Aim of the task →
For the data below, give again exactly the lines from the one containing "Timing Repair Buffer | 178 | 1111" through the one containing "clock network [W]", both ends included, and no others.

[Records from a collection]

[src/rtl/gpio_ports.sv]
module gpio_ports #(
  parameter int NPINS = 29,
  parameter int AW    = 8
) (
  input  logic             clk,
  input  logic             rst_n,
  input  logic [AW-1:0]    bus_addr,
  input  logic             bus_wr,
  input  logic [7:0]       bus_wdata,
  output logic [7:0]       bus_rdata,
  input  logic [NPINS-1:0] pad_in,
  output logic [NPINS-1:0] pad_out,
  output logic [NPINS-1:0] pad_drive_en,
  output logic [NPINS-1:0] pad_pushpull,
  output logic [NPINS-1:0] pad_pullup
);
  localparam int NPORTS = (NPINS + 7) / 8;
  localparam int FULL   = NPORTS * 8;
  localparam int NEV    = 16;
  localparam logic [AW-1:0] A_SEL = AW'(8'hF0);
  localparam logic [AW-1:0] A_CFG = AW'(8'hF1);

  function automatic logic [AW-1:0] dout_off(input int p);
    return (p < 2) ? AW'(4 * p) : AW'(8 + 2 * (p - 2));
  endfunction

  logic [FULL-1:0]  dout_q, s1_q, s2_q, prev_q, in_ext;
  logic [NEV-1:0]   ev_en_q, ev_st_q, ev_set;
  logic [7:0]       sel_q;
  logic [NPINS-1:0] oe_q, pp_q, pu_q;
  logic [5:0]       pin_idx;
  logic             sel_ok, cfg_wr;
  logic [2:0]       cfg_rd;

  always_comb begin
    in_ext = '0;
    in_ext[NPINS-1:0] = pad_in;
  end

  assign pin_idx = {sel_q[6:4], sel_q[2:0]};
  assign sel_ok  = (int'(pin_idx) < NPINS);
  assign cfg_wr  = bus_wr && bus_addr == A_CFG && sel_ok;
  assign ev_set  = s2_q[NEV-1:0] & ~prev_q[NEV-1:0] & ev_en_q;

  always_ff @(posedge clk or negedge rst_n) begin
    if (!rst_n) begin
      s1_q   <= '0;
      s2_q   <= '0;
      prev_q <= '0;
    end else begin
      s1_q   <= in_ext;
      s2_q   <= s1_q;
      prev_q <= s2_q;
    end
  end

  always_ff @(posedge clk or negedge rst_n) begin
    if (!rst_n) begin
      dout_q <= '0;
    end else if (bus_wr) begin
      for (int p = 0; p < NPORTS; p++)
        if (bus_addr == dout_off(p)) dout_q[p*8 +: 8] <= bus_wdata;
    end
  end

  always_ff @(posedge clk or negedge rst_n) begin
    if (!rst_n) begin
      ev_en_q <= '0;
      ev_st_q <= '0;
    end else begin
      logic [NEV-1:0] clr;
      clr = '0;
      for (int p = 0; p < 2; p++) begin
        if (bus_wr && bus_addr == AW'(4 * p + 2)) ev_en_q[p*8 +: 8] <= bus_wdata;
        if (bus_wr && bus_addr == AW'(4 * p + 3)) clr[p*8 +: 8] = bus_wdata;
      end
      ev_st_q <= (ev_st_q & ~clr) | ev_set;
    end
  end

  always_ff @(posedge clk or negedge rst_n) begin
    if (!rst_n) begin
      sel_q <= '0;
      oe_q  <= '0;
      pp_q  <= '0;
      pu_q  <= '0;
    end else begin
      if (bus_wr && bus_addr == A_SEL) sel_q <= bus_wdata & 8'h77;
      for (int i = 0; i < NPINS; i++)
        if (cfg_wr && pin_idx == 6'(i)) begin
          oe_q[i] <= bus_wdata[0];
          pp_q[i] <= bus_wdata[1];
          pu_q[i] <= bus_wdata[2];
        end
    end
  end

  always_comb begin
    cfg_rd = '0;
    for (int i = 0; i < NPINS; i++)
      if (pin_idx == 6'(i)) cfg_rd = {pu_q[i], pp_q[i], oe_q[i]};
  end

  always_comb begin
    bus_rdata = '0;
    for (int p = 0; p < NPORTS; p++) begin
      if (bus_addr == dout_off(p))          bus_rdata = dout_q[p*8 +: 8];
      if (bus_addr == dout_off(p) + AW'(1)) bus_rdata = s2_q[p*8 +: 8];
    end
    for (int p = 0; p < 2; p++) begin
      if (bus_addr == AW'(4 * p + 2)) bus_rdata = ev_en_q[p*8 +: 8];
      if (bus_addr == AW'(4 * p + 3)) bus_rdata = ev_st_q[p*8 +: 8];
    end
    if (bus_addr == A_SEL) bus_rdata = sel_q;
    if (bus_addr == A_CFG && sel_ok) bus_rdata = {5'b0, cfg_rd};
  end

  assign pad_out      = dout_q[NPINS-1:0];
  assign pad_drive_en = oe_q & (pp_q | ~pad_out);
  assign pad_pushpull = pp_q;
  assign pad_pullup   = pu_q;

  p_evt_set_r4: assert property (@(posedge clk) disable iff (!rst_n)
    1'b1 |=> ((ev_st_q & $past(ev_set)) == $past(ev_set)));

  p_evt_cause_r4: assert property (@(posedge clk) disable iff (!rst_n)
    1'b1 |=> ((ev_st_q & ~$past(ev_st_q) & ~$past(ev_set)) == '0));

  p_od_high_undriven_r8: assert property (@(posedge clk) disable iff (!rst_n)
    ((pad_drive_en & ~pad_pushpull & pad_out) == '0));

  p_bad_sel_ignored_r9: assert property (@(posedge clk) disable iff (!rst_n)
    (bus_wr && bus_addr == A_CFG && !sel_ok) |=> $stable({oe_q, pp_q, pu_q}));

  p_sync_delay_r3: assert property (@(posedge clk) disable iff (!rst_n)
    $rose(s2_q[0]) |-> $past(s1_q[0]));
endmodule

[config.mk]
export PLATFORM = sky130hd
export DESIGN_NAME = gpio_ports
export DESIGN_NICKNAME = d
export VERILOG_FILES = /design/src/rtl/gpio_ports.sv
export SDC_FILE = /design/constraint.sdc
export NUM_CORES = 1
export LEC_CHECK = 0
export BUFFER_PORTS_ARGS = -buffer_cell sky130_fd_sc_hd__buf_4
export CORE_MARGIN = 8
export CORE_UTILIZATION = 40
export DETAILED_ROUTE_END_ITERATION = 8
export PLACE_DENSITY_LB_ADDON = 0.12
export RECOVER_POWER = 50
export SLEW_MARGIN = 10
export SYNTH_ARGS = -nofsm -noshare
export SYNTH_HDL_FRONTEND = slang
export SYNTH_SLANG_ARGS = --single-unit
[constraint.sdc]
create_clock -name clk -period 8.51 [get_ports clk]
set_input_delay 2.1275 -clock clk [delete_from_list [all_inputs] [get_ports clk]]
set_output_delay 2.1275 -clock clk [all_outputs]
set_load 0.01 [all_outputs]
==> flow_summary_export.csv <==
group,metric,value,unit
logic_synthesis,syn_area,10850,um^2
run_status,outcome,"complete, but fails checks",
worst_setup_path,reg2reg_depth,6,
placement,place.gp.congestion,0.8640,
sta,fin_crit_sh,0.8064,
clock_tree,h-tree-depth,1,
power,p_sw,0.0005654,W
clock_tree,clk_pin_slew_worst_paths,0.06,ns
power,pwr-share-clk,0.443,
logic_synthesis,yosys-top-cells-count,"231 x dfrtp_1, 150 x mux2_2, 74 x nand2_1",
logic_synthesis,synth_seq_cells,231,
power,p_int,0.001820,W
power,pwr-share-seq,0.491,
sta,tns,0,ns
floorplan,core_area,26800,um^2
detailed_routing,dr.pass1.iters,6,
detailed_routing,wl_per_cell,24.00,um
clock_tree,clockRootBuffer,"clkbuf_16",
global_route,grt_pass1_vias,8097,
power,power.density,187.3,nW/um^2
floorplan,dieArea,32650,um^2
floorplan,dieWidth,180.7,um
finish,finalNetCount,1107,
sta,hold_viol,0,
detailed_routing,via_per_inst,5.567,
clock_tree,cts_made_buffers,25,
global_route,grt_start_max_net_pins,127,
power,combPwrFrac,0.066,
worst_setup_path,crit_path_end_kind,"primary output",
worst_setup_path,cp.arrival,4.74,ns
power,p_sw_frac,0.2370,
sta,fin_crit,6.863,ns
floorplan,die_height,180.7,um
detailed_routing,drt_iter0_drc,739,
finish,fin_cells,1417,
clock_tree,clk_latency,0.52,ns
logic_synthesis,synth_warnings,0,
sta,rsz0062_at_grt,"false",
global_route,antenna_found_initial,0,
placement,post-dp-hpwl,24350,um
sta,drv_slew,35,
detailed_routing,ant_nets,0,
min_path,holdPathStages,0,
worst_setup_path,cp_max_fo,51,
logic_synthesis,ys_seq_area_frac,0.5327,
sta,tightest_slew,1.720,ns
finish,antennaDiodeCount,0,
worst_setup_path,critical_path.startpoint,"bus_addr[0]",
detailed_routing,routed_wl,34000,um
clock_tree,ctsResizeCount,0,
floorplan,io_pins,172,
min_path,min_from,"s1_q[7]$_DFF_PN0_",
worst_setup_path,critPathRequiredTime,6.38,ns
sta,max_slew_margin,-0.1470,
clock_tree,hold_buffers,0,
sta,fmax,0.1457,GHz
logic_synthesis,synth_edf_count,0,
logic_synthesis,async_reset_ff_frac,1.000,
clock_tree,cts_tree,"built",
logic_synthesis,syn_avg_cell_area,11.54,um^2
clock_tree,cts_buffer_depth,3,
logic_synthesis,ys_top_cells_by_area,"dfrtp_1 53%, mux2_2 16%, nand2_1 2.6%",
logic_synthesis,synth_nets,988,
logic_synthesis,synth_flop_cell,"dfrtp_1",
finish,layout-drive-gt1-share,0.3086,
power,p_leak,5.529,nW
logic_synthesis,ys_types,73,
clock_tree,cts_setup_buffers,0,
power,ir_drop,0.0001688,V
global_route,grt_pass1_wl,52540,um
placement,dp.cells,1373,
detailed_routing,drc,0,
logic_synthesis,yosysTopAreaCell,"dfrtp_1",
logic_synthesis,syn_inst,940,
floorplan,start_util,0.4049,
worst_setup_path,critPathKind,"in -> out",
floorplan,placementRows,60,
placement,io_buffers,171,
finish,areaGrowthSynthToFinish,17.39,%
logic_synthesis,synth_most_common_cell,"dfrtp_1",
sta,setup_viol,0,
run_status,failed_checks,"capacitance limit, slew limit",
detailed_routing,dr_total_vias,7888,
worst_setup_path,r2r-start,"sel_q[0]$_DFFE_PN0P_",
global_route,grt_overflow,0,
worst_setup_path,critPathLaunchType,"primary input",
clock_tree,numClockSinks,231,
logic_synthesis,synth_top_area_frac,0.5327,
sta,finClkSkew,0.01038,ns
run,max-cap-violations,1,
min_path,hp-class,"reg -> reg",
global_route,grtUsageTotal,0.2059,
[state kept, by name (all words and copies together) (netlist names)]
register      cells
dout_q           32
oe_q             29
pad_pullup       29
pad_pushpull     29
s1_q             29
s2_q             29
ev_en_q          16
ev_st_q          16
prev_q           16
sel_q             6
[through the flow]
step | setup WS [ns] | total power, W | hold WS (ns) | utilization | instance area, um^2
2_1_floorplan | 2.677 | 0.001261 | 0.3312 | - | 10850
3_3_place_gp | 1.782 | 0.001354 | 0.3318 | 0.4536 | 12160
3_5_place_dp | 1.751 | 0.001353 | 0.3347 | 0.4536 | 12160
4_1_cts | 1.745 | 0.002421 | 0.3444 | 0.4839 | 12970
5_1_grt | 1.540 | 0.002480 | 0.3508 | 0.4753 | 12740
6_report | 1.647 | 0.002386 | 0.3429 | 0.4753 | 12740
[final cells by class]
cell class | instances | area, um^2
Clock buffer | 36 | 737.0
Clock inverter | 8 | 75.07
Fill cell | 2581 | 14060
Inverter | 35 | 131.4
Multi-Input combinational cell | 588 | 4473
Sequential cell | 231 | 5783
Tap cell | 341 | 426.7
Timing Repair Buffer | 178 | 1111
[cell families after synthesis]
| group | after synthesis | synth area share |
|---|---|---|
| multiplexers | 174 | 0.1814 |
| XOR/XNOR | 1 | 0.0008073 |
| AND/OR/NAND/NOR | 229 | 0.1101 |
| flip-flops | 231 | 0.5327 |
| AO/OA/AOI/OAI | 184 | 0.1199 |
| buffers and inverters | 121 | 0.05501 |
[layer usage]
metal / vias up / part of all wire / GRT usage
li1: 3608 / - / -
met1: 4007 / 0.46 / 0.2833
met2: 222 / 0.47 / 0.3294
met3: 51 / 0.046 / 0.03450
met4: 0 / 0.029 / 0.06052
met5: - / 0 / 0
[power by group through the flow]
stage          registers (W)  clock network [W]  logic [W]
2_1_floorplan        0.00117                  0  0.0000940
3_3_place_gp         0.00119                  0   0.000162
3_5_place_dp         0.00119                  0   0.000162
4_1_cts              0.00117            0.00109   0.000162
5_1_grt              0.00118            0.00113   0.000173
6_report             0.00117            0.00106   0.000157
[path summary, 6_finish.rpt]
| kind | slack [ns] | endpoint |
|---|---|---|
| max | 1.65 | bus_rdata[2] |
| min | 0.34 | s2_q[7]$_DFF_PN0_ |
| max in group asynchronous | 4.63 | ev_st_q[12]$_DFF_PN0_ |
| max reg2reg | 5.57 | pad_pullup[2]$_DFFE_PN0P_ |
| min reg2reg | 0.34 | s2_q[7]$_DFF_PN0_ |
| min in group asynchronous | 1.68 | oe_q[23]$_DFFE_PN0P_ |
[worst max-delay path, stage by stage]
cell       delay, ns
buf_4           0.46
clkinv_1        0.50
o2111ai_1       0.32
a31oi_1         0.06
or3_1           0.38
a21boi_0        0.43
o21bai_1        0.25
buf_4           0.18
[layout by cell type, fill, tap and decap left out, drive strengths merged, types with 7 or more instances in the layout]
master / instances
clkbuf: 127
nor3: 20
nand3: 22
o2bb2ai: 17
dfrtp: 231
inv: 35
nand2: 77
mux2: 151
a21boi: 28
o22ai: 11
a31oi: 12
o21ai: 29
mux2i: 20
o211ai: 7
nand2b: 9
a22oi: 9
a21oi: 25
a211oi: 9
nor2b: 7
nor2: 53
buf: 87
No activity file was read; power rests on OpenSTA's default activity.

Expected output →
Timing Repair Buffer | 178 | 1111
[cell families after synthesis]
| group | after synthesis | synth area share |
|---|---|---|
| multiplexers | 174 | 0.1814 |
| XOR/XNOR | 1 | 0.0008073 |
| AND/OR/NAND/NOR | 229 | 0.1101 |
| flip-flops | 231 | 0.5327 |
| AO/OA/AOI/OAI | 184 | 0.1199 |
| buffers and inverters | 121 | 0.05501 |
[layer usage]
metal / vias up / part of all wire / GRT usage
li1: 3608 / - / -
met1: 4007 / 0.46 / 0.2833
met2: 222 / 0.47 / 0.3294
met3: 51 / 0.046 / 0.03450
met4: 0 / 0.029 / 0.06052
met5: - / 0 / 0
[power by group through the flow]
stage          registers (W)  clock network [W]  logic [W]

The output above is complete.